===== Records shown =====

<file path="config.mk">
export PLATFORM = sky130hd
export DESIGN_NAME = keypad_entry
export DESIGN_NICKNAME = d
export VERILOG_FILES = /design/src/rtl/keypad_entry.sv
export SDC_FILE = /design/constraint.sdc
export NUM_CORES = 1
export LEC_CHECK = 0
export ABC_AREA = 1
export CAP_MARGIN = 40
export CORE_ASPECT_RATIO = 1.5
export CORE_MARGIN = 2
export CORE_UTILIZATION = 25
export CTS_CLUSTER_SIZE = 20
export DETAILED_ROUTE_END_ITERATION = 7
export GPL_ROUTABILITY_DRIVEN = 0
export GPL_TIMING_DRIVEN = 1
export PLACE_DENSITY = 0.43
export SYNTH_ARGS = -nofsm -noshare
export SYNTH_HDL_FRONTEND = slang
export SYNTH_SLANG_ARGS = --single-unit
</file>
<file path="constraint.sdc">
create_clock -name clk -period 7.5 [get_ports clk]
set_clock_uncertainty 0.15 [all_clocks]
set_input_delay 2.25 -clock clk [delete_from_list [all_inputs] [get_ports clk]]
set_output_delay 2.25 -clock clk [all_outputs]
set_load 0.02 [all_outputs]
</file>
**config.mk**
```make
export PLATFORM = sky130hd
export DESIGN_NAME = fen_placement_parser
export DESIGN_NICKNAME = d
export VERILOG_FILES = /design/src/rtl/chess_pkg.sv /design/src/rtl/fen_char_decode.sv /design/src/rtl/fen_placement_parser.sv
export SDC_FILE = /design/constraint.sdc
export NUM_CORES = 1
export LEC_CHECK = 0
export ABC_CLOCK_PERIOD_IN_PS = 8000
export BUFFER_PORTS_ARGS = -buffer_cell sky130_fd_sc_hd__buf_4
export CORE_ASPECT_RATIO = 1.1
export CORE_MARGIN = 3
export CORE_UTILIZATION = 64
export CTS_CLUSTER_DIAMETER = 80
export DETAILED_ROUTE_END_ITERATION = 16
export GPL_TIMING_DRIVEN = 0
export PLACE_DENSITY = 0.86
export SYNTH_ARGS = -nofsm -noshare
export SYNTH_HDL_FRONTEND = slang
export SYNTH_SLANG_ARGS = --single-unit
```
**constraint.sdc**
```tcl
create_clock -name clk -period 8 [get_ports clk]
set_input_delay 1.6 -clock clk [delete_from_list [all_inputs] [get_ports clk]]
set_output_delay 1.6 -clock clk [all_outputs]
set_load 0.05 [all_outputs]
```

=====
===== Records shown =====

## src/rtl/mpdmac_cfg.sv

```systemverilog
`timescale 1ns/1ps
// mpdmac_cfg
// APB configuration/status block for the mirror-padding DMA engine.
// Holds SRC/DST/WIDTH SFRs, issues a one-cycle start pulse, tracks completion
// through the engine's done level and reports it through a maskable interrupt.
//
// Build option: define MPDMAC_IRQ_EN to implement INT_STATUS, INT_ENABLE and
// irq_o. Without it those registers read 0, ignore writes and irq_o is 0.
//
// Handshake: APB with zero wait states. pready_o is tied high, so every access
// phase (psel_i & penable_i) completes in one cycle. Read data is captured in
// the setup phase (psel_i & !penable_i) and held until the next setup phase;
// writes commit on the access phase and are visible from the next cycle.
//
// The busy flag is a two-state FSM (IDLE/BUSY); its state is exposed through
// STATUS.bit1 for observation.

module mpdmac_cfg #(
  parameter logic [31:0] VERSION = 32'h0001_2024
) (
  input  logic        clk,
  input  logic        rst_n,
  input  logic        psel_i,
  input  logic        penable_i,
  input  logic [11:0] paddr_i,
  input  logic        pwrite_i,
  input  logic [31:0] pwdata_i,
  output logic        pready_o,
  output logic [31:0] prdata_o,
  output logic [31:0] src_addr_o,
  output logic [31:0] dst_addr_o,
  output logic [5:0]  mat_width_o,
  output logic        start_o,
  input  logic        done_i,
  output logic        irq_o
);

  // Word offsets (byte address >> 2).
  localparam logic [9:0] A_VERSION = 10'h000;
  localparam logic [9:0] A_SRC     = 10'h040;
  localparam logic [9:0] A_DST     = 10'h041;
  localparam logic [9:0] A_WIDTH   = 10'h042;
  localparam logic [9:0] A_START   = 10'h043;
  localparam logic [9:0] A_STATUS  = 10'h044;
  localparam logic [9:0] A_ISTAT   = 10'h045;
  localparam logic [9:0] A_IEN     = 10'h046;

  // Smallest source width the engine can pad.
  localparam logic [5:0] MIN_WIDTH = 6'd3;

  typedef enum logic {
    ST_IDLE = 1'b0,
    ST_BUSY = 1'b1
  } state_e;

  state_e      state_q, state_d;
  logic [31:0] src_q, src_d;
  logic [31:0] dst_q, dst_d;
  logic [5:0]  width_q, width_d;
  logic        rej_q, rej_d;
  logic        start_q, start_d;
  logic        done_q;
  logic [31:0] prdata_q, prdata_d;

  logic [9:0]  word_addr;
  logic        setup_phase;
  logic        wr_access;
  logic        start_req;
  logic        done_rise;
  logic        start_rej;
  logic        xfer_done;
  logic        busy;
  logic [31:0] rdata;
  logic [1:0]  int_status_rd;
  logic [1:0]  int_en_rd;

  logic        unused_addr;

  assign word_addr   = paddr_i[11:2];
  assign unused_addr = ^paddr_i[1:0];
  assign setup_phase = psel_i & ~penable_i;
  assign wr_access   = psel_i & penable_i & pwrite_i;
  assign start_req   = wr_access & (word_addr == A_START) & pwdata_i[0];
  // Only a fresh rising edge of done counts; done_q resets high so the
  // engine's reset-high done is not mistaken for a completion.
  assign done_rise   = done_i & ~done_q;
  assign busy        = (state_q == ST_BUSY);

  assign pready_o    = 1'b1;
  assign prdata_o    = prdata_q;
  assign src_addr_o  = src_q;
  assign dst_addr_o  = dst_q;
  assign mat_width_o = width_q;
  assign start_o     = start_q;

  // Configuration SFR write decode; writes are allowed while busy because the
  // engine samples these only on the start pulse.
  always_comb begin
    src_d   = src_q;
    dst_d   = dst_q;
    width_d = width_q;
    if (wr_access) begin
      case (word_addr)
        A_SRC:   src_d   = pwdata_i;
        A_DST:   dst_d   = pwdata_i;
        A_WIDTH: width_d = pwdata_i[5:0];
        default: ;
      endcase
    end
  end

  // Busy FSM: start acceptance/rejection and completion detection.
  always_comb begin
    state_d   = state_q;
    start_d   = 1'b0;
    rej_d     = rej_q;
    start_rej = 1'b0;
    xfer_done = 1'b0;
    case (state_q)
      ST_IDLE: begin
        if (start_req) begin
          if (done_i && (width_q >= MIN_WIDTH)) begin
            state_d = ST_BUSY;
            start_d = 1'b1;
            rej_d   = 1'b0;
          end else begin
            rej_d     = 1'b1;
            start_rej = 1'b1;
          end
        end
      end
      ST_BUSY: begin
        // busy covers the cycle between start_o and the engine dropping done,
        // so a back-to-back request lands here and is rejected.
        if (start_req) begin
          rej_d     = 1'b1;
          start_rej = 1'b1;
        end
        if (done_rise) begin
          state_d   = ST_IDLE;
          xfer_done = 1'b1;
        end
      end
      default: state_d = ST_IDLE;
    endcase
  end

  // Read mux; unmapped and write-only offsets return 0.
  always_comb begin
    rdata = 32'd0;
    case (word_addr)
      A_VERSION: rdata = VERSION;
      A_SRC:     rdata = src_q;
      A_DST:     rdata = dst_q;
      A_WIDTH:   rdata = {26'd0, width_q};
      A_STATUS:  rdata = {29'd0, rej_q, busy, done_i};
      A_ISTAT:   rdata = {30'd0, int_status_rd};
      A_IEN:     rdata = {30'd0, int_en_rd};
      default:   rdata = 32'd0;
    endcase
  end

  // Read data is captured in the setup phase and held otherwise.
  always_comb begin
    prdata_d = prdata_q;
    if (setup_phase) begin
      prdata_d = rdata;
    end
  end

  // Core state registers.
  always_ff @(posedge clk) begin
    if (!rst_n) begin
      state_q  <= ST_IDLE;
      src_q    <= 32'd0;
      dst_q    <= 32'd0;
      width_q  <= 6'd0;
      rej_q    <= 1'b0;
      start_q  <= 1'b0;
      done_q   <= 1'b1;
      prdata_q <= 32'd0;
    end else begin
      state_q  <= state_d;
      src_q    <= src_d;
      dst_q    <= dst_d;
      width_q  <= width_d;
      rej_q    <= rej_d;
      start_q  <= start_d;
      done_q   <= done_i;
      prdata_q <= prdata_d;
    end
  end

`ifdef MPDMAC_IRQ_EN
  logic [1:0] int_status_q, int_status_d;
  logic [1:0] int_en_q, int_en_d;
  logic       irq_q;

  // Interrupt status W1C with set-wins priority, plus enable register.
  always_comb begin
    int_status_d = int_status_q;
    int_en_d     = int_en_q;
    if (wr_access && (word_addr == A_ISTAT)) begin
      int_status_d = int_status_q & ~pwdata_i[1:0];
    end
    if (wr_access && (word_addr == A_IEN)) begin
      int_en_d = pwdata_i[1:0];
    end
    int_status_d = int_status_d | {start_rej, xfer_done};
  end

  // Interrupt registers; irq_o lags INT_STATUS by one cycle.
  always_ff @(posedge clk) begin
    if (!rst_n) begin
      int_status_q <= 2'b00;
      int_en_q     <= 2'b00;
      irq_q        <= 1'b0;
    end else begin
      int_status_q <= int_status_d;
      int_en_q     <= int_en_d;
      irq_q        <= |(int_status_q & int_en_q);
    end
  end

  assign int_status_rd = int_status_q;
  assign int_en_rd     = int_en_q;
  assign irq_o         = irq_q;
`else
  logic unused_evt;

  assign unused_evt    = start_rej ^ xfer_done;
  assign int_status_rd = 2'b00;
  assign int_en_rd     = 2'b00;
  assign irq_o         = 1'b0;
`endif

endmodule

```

=====
===== Records shown =====

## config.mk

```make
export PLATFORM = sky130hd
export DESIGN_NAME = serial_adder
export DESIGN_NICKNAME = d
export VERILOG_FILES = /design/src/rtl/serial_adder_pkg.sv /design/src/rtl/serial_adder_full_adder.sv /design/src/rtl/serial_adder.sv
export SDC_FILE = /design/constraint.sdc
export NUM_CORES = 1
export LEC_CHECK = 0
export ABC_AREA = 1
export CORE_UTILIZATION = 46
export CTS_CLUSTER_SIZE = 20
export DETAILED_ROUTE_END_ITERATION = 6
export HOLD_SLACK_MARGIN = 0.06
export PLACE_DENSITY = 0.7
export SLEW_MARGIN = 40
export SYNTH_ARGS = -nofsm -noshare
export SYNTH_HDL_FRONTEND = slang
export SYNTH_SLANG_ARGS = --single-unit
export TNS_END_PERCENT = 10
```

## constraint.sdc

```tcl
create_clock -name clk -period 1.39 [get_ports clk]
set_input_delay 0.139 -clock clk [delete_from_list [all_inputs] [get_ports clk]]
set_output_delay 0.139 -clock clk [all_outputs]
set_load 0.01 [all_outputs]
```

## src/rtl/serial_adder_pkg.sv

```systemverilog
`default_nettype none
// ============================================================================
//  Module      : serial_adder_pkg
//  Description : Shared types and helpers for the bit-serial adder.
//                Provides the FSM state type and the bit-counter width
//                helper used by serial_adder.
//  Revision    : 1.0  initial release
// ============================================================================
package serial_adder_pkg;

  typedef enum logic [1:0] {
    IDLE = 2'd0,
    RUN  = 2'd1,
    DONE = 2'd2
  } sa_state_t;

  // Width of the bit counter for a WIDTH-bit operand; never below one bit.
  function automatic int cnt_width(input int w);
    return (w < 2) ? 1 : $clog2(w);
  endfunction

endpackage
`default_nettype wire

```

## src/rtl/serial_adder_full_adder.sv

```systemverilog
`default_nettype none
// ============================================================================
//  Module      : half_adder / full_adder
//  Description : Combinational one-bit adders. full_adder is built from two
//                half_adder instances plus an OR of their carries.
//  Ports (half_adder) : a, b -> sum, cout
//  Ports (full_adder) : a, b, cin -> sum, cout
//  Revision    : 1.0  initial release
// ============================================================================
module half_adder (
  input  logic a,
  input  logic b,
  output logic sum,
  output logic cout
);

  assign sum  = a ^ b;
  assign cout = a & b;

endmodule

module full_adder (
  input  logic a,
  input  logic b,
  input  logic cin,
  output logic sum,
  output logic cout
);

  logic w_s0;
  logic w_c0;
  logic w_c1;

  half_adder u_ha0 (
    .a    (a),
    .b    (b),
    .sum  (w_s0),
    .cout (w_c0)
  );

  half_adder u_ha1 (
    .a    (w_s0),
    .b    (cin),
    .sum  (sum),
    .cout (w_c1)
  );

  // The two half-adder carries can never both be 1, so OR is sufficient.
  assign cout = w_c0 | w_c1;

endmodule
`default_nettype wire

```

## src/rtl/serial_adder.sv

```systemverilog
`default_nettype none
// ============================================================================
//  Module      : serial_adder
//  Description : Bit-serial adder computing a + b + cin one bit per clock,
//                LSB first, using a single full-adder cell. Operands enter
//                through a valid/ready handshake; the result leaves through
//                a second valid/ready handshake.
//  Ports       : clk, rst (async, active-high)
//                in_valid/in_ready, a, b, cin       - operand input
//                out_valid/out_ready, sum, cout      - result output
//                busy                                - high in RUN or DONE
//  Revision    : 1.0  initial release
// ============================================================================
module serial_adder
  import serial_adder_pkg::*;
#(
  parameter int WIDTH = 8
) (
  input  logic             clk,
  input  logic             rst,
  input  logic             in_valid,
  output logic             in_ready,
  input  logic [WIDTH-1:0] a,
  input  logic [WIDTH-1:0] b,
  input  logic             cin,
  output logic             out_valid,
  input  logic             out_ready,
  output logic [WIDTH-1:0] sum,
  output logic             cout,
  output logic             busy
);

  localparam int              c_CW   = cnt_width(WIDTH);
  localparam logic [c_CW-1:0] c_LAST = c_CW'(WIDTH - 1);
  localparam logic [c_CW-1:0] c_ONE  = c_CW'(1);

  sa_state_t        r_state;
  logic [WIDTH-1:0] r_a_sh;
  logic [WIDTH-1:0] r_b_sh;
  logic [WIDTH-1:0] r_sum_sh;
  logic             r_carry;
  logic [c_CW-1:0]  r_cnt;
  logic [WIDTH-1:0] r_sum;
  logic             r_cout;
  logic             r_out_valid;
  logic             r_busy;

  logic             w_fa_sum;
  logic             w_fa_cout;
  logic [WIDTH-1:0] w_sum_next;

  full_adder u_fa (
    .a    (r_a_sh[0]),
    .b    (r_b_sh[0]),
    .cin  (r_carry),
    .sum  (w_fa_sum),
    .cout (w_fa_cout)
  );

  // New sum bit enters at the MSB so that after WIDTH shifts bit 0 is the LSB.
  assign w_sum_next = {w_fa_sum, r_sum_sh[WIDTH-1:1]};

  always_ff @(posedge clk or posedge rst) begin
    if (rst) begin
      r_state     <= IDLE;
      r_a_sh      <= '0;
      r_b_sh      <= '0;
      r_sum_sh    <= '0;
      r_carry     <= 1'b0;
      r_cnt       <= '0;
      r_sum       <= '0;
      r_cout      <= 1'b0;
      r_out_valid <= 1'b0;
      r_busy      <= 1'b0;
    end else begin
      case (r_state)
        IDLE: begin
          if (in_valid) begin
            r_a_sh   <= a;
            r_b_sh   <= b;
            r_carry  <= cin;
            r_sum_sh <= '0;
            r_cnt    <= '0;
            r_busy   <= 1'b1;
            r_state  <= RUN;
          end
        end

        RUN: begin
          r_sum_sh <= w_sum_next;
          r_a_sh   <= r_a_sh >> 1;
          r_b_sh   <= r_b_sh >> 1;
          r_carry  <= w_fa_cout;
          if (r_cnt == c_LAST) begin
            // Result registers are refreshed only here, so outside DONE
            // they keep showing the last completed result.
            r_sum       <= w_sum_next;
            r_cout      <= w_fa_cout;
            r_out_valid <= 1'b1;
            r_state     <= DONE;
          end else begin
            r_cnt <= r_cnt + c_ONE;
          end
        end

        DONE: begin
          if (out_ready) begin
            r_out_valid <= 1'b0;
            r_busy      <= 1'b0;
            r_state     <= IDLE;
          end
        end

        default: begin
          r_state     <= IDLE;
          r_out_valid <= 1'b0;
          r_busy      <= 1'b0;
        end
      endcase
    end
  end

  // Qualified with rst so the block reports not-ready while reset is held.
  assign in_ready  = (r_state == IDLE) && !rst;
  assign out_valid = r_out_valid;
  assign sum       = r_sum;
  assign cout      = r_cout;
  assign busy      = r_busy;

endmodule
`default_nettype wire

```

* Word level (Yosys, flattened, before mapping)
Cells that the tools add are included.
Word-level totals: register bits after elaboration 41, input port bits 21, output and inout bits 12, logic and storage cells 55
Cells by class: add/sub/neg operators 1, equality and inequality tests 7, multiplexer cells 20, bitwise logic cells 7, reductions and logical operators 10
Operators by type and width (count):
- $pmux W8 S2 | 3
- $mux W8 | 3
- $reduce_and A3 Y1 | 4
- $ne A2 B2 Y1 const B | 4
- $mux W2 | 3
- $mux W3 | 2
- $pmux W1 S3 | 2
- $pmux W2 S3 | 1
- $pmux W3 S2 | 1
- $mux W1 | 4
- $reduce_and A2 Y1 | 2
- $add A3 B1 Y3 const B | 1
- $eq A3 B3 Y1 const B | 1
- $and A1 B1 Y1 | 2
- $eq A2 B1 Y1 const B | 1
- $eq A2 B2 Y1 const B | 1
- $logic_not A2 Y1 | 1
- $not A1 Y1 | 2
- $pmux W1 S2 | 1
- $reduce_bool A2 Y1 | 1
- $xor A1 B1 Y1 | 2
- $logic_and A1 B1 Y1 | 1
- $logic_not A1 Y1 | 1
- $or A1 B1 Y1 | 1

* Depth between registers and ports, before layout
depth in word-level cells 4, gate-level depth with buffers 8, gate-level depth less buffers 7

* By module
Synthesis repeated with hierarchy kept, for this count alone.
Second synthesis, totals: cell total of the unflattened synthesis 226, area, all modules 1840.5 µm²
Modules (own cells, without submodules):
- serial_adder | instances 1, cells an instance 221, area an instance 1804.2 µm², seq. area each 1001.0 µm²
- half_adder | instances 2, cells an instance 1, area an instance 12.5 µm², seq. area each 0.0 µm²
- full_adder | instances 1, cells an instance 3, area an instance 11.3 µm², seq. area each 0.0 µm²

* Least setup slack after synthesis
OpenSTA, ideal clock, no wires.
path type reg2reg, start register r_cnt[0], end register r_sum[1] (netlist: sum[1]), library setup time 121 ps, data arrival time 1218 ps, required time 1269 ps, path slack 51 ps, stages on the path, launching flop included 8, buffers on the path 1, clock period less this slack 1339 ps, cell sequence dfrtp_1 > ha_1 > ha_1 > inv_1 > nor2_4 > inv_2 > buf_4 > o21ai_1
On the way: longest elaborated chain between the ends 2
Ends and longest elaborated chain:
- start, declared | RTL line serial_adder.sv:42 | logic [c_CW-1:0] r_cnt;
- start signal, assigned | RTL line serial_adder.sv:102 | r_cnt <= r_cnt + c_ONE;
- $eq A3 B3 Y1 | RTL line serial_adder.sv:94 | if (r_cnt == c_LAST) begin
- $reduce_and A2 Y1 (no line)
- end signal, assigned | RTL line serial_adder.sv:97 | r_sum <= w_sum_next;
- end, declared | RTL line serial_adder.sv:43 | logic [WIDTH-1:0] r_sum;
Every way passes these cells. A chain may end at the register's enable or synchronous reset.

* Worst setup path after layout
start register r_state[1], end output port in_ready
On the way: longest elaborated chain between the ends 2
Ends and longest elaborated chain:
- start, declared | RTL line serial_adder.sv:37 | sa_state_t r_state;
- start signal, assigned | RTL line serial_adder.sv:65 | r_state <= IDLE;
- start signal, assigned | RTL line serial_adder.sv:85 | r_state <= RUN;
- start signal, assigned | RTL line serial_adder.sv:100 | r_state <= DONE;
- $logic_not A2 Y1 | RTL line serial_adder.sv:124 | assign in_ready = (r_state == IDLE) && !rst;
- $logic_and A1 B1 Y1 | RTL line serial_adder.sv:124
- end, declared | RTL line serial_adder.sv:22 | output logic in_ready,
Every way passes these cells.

=====

Work order
Provide solely the number of lines in the data that include the word "pulse".

Result of this task
2